Sydney Sewage Tests Find COVID-19 Traces

Sydney Sewage Tests Find COVID-19 Traces
NSW Chief Health officer Kerry Chant at a press conference in Homebush in Sydney, Australia on Aug. 17, 2020. Brook Mitchell/Getty Images
AAP
By AAP
Updated:

Traces of the COVID-19 virus have been detected in raw sewage across Sydney as part of new research that could provide another tool in the fight against the outbreak, New South Wales Chief Health Officer Kerry Chant says.

She said the sewage testing program undertaken by NSW Health and Sydney Water started in July could show where the virus had been and provide early warning in places without known or recent cases.

“This is early days for this research, and we have a lot of work to do analysing our findings, but it’s one more way we can strengthen our fight against COVID-19,” Chant said in a statement.

“This is a program that will show us where COVID-19 has been.

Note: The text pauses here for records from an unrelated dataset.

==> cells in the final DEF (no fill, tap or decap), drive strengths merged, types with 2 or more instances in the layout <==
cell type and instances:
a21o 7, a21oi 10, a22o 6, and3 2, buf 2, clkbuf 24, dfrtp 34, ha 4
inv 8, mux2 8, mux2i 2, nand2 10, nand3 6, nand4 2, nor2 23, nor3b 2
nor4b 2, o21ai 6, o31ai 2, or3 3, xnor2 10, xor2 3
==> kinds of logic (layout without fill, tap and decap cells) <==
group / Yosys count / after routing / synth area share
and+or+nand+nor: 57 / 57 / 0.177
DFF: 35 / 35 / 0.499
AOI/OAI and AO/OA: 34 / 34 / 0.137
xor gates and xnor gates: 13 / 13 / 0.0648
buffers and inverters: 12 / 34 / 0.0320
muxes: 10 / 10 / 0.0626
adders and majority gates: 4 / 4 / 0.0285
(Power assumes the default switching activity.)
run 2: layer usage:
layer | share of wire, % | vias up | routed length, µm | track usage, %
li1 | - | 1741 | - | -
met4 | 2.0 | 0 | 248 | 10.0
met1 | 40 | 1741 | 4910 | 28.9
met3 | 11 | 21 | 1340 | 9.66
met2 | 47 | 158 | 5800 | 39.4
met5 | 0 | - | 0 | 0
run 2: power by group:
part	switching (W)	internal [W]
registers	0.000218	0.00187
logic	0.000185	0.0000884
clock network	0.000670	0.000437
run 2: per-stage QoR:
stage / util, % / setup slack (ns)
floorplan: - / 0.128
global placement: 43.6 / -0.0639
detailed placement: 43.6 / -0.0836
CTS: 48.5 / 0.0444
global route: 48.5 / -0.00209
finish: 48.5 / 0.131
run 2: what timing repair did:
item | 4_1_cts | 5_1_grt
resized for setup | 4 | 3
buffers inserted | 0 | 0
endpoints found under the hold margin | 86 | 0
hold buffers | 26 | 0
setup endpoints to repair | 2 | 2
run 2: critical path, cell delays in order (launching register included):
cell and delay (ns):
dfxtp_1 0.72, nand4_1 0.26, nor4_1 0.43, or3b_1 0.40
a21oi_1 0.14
[config.mk]
export PLATFORM = sky130hd
export DESIGN_NAME = enigma_step_controller
export DESIGN_NICKNAME = d
export VERILOG_FILES = /design/src/rtl/enigma_pkg.sv /design/src/rtl/rotor_position_counter.sv /design/src/rtl/enigma_step_controller.sv
export SDC_FILE = /design/constraint.sdc
export NUM_CORES = 1
export LEC_CHECK = 0
export CORE_MARGIN = 2
export CORE_UTILIZATION = 40
export CTS_CLUSTER_SIZE = 12
export DETAILED_ROUTE_END_ITERATION = 8
export MAX_ROUTING_LAYER = met4
export PLACE_DENSITY = 0.72
export SYNTH_ARGS = -nofsm -noshare
export SYNTH_HDL_FRONTEND = slang
export SYNTH_HIERARCHICAL = 1
export SYNTH_SLANG_ARGS = --single-unit
[constraint.sdc]
create_clock -name clock -period 2.69 [get_ports clock]
set_clock_uncertainty 0.1 [all_clocks]
set_input_delay 0.807 -clock clock [delete_from_list [all_inputs] [get_ports clock]]
set_output_delay 0.807 -clock clock [all_outputs]
set_load 0.01 [all_outputs]
[src/rtl/enigma_pkg.sv]
// Shared types and constants for the Enigma step controller.
// Letters travel either as a 26-bit one-hot vector (bit0 = 'A') or as a
// 5-bit index where 31 marks "no valid letter".
package enigma_pkg;

  localparam int NUM_LETTERS = 26;

  typedef logic [4:0]             letter_idx_t;
  typedef logic [NUM_LETTERS-1:0] letter_onehot_t;

  localparam letter_idx_t INVALID_IDX = 5'd31;
  localparam letter_idx_t LAST_IDX    = letter_idx_t'(NUM_LETTERS - 1);

  typedef enum logic [2:0] {
    IDLE,
    STEP,
    SETTLE,
    CAPTURE,
    OUT_WAIT
  } state_t;

  // True when exactly one bit is set; clearing the lowest set bit of a
  // one-hot vector leaves zero.
  function automatic logic is_one_hot(input letter_onehot_t v);
    return (v != '0) && ((v & (v - letter_onehot_t'(1))) == '0);
  endfunction

  // True when an index names a real letter (0..25).
  function automatic logic is_valid_idx(input letter_idx_t i);
    return i <= LAST_IDX;
  endfunction

endpackage

[src/rtl/rotor_position_counter.sv]
// Mod-26 rotor position counter.
// A load takes priority over a step and clamps out-of-range values to 0.
// o_carry flags that this step passes the notch, so the next rotor in the
// chain should step on the same edge.
module rotor_position_counter
  import enigma_pkg::*;
#(
  parameter int NOTCH = 0
) (
  input  logic        clock,
  input  logic        reset_n,
  input  logic        i_step,
  input  logic        i_load,
  input  letter_idx_t i_load_val,
  output letter_idx_t o_pos,
  output logic        o_carry
);

  localparam letter_idx_t NOTCH_IDX = letter_idx_t'(NOTCH);

  letter_idx_t r_pos;

  assign o_pos   = r_pos;
  assign o_carry = i_step & (r_pos == NOTCH_IDX);

  // Position register: load, else step with wrap 25 -> 0.
  // NOTE: sequential state uses non-blocking (<=) so every flop samples the pre-edge values.
  always_ff @(posedge clock or negedge reset_n) begin
    if (!reset_n) begin
      r_pos <= '0;
    end else if (i_load) begin
      r_pos <= is_valid_idx(i_load_val) ? i_load_val : '0;
    end else if (i_step) begin
      r_pos <= (r_pos == LAST_IDX) ? '0 : r_pos + 5'd1;
    end
  end

endmodule

[src/rtl/enigma_step_controller.sv]
// Keypress sequencer for the combinational Enigma datapath.
// Each rising edge of key_valid with a one-hot letter steps the rotors,
// holds the letter on enc_in for SETTLE_CYCLES, captures enc_result and
// offers it downstream on an out_valid/out_ready handshake.
// `set` loads the rotor positions and aborts any operation in progress.
// Optional feature macro: ENIGMA_KEY_QUEUE_EN -- one-entry buffer for a key
// that arrives while the sequencer is busy.
module enigma_step_controller
  import enigma_pkg::*;
#(
  parameter int NOTCH0        = 16,
  parameter int SETTLE_CYCLES = 4   // 1..255
) (
  input  logic        clock,
  input  logic        reset_n,
  input  logic        key_valid,
  input  logic [25:0] key_letter,
  input  logic        set,
  input  logic [4:0]  set_pos0,
  input  logic [4:0]  set_pos1,
  output logic [4:0]  pos0,
  output logic [4:0]  pos1,
  output logic [25:0] enc_in,
  input  logic [4:0]  enc_result,
  output logic [4:0]  out_letter,
  output logic        out_valid,
  input  logic        out_ready,
  output logic        busy,
  output logic        err
);

  localparam logic [7:0] SETTLE_INIT = 8'(SETTLE_CYCLES);

  state_t         r_state;
  logic           r_key_q;
  letter_onehot_t r_letter;
  letter_onehot_t r_enc_in;
  logic [7:0]     r_cnt;
  letter_idx_t    r_out_letter;
  logic           r_out_valid;
  logic           r_busy;
  logic           r_err;

`ifdef ENIGMA_KEY_QUEUE_EN
  logic           r_pend_valid;
  letter_onehot_t r_pend_letter;
`endif

  logic        w_event;
  logic        w_key_ok;
  logic        w_step0;
  logic        w_carry0;
  logic        w_unused_carry1;
  letter_idx_t w_pos0;
  letter_idx_t w_pos1;

  assign w_event  = key_valid & ~r_key_q;
  assign w_key_ok = is_one_hot(key_letter);
  // A set on the STEP cycle aborts, so the rotors must not advance either.
  assign w_step0  = (r_state == STEP) & ~set;

  // Rotor0 always steps; rotor1 steps only when rotor0 passes its notch.
  rotor_position_counter #(.NOTCH(NOTCH0)) u_rotor0 (
    .clock      (clock),
    .reset_n    (reset_n),
    .i_step     (w_step0),
    .i_load     (set),
    .i_load_val (set_pos0),
    .o_pos      (w_pos0),
    .o_carry    (w_carry0)
  );

  rotor_position_counter #(.NOTCH(NUM_LETTERS - 1)) u_rotor1 (
    .clock      (clock),
    .reset_n    (reset_n),
    .i_step     (w_carry0),
    .i_load     (set),
    .i_load_val (set_pos1),
    .o_pos      (w_pos1),
    .o_carry    (w_unused_carry1)
  );

  // Edge detector on the keyboard ready level.
  always_ff @(posedge clock or negedge reset_n) begin
    if (!reset_n) begin
      r_key_q <= 1'b0;
    end else begin
      r_key_q <= key_valid;
    end
  end

  // Sequencer FSM with registered outputs; set overrides every state.
  always_ff @(posedge clock or negedge reset_n) begin
    if (!reset_n) begin
      r_state      <= IDLE;
      r_letter     <= '0;
      r_enc_in     <= '0;
      r_cnt        <= '0;
      r_out_letter <= '0;
      r_out_valid  <= 1'b0;
      r_busy       <= 1'b0;
      r_err        <= 1'b0;
`ifdef ENIGMA_KEY_QUEUE_EN
      r_pend_valid  <= 1'b0;
      r_pend_letter <= '0;
`endif
    end else begin
      // err is a single-cycle pulse unless a branch below raises it again.
      r_err <= 1'b0;
      if (set) begin
        r_state     <= IDLE;
        r_enc_in    <= '0;
        r_cnt       <= '0;
        r_out_valid <= 1'b0;
        r_busy      <= 1'b0;
`ifdef ENIGMA_KEY_QUEUE_EN
        r_pend_valid <= 1'b0;
`endif
      end else begin
        case (r_state)
          IDLE: begin
`ifdef ENIGMA_KEY_QUEUE_EN
            if (r_pend_valid) begin
              // The buffered key starts now; a fresh key refills the buffer.
              r_letter     <= r_pend_letter;
              r_state      <= STEP;
              r_busy       <= 1'b1;
              r_pend_valid <= w_event & w_key_ok;
              if (w_event && w_key_ok) begin
                r_pend_letter <= key_letter;
              end
              if (w_event && !w_key_ok) begin
                r_err <= 1'b1;
              end
            end else
`endif
            if (w_event) begin
              if (w_key_ok) begin
                r_letter <= key_letter;
                r_state  <= STEP;
                r_busy   <= 1'b1;
              end else begin
                r_err <= 1'b1;
              end
            end
          end
          STEP: begin
            r_cnt    <= SETTLE_INIT;
            r_enc_in <= r_letter;
            r_state  <= SETTLE;
          end
          SETTLE: begin
            if (r_cnt <= 8'd1) begin
              r_state <= CAPTURE;
            end else begin
              r_cnt <= r_cnt - 8'd1;
            end
          end
          CAPTURE: begin
            r_enc_in <= '0;
            if (is_valid_idx(enc_result)) begin
              r_out_letter <= enc_result;
              r_out_valid  <= 1'b1;
              r_state      <= OUT_WAIT;
            end else begin
              r_err   <= 1'b1;
              r_state <= IDLE;
              r_busy  <= 1'b0;
            end
          end
          OUT_WAIT: begin
            if (out_ready) begin
              r_out_valid <= 1'b0;
              r_state     <= IDLE;
              r_busy      <= 1'b0;
            end
          end
          default: begin
            r_state  <= IDLE;
            r_enc_in <= '0;
            r_busy   <= 1'b0;
          end
        endcase
`ifdef ENIGMA_KEY_QUEUE_EN
        // Keys arriving mid-operation are buffered once; overflow or a bad
        // code is reported.
        if (r_state != IDLE && w_event) begin
          if (w_key_ok && !r_pend_valid) begin
            r_pend_valid  <= 1'b1;
            r_pend_letter <= key_letter;
          end else begin
            r_err <= 1'b1;
          end
        end
`endif
      end
    end
  end

  assign pos0       = w_pos0;
  assign pos1       = w_pos1;
  assign enc_in     = r_enc_in;
  assign out_letter = r_out_letter;
  assign out_valid  = r_out_valid;
  assign busy       = r_busy;
  assign err        = r_err;

endmodule

==> results.py, run 1 <==
metrics = {
    "run_status": {
        "status": "finished with violations",
        "violations": "negative setup slack",
    },
    "global_routing": {
        "grt_pass1_wl_mm": 17.60,
        "grt_start_max_net_pins": 43,
        "antenna_found_initial": 0,
        "grt_pass1_vias": 3570,
        "grt_use_total_pct": 20.66,
        "overflow": 0,
    },
    "critical_path": {
        "required_ns": 2.81,
        "end_kind": "flip-flop",
        "cp_data_arrival_time_ns": 3.58,
        "r2r_setup_slack_ns": 0.30,
        "path_class": "in2reg",
        "r2r_cells": 6,
        "crit_path_max_fanout": 5,
        "startpoint_type": "primary input",
        "r2r_end": "r_cnt[6]",
        "r2r_start": "r_cnt[4]",
    },
    "floorplanning": {
        "ioPinCount": 90,
        "die_w_um": 104.5,
        "row_count": 36,
        "start_util_pct": 41.31,
        "dieHeight_um": 104.5,
        "dieArea_mm2": 0.01091,
        "coreArea_mm2": 0.009774,
    },
    "sta": {
        "timing.final.crit_share_pct": 128.5,
        "setup_violations": 29,
        "min_period_ns": 3.455,
        "fmax_mhz": 289.4,
        "hold_viol": 0,
        "relSlewSlack_pct": 64.46,
        "setup_ws_ns": -0.7654,
        "worstMarginPinSlew_ns": 0.5332,
        "rsz0062_at_grt": "yes",
        "slew_violations": 0,
    },
    "pwr": {
        "peakVddDrop_v": 0.0003526,
        "p_leak_nw": 2.646,
        "powerDensity_mw_per_mm2": 431.7,
    },
    "clocking": {
        "cts_made_buffers": 9,
        "cts_tree": "yes",
        "postCtsHoldBufs": 0,
        "cts.clk_slew.worst_paths_ns": 0.08,
        "cts_max_path_buffers": 2,
        "cts_sinks": 82,
        "cts_root_buffer": "clkbuf_8",
        "insertion_delay_ns": 0.34,
        "htree_num_levels": 3,
    },
    "run": {
        "cap_violations": 0,
    },
    "routing": {
        "route.detailed.drc": 0,
        "dr.pass1.iters": 4,
        "via_count": 3511,
        "postRouteAntennaNets": 0,
        "drt_iter0_markers": 156,
        "post_drt_wl_per_cell_um": 16.38,
        "vias_per_cell": 5.336,
        "wl_mm": 10.78,
    },
    "logic_synthesis": {
        "avgSynthCellArea_um2": 10.88,
        "netlist_instances": 371,
        "yosys_warnings": 6,
        "synth_area_mm2": 0.004038,
        "syn_nets": 424,
    },
    "cells_and_area": {
        "fin_area_mm2": 0.005913,
        "fin_nets": 573,
        "final_util_pct": 60.50,
        "drive_above_1_share_pct": 26.48,
        "layout_commonest_cell": "dfrtp_1",
        "num_antenna_cells": 0,
        "synthToLayoutAreaGrowth_pct": 46.45,
        "final_cell_mix": "dfrtp_1, clkdlybuf4s50_1, buf_4",
    },
    "place": {
        "hpwlAfterDp_mm": 7.487,
        "placed_area_mm2": 0.005482,
        "portBuffers": 89,
        "gp_routability_congestion": 0.9220,
    },
    "hold_path": {
        "hold_class": "in2async",
    },
}
## worst max-delay path, stage by stage
cell and delay, ns:
buf_6 0.09, or4_4 0.55, or4_4 0.44, or3_4 0.40, a221o_2 0.39, nor4b_4 0.26
buf_6 0.19, buf_8 0.15, mux2_4 0.30
## power breakdown
part / switching, mW / internal (mW)
logic: 0.173 / 0.194
registers: 0.0393 / 1.26
clock network: 0.432 / 0.456
## layer usage
metal  vias to the layer above  GRT usage (%)  share of wire [%]
met5                         -              -                  0
li1                       1695              -                  -
met3                        12          2.694                2.8
met1                      1721          26.54                 47
met4                         0          6.371                1.3
met2                        83          34.13                 49
## state kept, by name, indices dropped and copies added (netlist names)
register        flops
enc_in             26
r_letter           26
r_cnt               8
out_letter          5
u_rotor0/o_pos      5
u_rotor1/o_pos      5
r_state             3
busy                1
err                 1
out_valid           1
r_key_q             1
## cell type report
class	instances	area [um2]
inverters	12	45.04
clock inverters	4	51.30
repair buffers	152	1395
multi-input cells	263	2058
clock buffers	12	145.1
fillers	828	3861
well taps	133	166.4
flip-flops and latches	82	2052
## worst max path at each step
stage | from | endpoint | slack [ns] | cells after the start
after floorplan | key_letter[0] | r_letter[10] | -1.14 | 7
after global placement | key_letter[0] | r_letter[0] | -1.51 | 8
after detailed placement | key_letter[0] | r_letter[0] | -1.56 | 8
after CTS | key_letter[0] | r_letter[24] | -0.80 | 9
after global routing | key_letter[0] | r_letter[2] | -0.82 | 9
final | key_letter[0] | r_letter[24] | -0.77 | 9
## stage by stage
stage                     cells  total power [mW]  hold slack, ns  TNS [ns]  worst slack (ns)
after global placement      635             1.675          0.3567    -41.88            -1.512
after CTS                   656             2.563          0.3445    -20.90           -0.8004
after global routing        658             2.658          0.3592    -21.46           -0.8189
after floorplan             371             1.450          0.3628    -29.63            -1.141
final                       658             2.553          0.3325    -19.66           -0.7654
after detailed placement    635             1.683          0.3737    -43.00            -1.559
## timing repair
item / in CTS / in global routing
resized for setup: 79 / 11
pin swaps: 10 / 6
setup buffers: 3 / 3
gates cloned: 2 / 0
setup endpoints to repair: 29 / 29
Note: power is estimated with default switching activity, not from simulation.
==> inputs of run 2 (changes only) <==
Settings changed: ABC_AREA from default to 0.
==> results of run 2 <==
The final DEF is identical to that of run 1; final timing and power are the same.
==> inputs of run 3 (changes only) <==
--- a/config.mk
+++ b/config.mk
@@ -13,4 +13,5 @@
 export MAX_ROUTING_LAYER = met4
 export PLACE_DENSITY = 0.72
+export SLEW_MARGIN = 10
 export SYNTH_ARGS = -nofsm -noshare
 export SYNTH_HDL_FRONTEND = slang
--- a/constraint.sdc
+++ b/constraint.sdc
@@ -3,3 +3,3 @@
 set_input_delay 0.807 -clock clock [delete_from_list [all_inputs] [get_ports clock]]
 set_output_delay 0.807 -clock clock [all_outputs]
-set_load 0.01 [all_outputs]
+set_load 0.02 [all_outputs]
==> results of run 3 <==
Same layout as run 1 (identical final DEF). Status: finished with violations: negative setup slack.
Main changes from that run: total power 2.553 mW -> 2.569 mW; worst IR drop on VDD 0.0003526 V -> 0.0003532 V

For instance, we would expect to see viral fragments in Sydney sewage where we have consistently had cases in the community or in hotel quarantine.

“However, if we continue to have very few active cases, there is scope for this testing to provide early warning in places without known or recent cases.”

Sydney Water’s General Manager Customer, Strategy and Engagement, Maryanne Graham, said treatment processes effectively deactivated the virus and there was no risk to testing staff.

She said Sydney Water was also supporting NSW Health by analysing samples from regional areas including the Hunter, the North Coast, Southern and Western NSW.

NSW health officials have again urged people to get tested urgently when COVID-19 symptoms appear, with residents increasingly moving about the state during school holidays.

NSW recorded no locally acquired cases on Sept. 26 after a mystery infection on Sept. 25 ended a three-day run without community transmission.

Just a single case was identified in the latest reporting period—a returned traveller in hotel quarantine—from more than 12,000 tests.

Even so, NSW Health stressed that getting tested “right away at the earliest symptoms” remained vital, especially in Sydney’s southwest.

Friday’s local case was a man in his 50s from that area but who had not had contact with a previously confirmed case.

There are concerns his infection could reset NSW’s “border clock” with Queensland if authorities can’t determine how he got sick.

Queensland chief health officer Jeannette Young says she will await the result of an investigation.

NSW must record 28 days with no community transmissions before its border with Queensland is reopened—a feat Premier Gladys Berejiklian says is a “pretty tall order.”

That target was on track to be reached on Oct. 6 but the case has put it in doubt.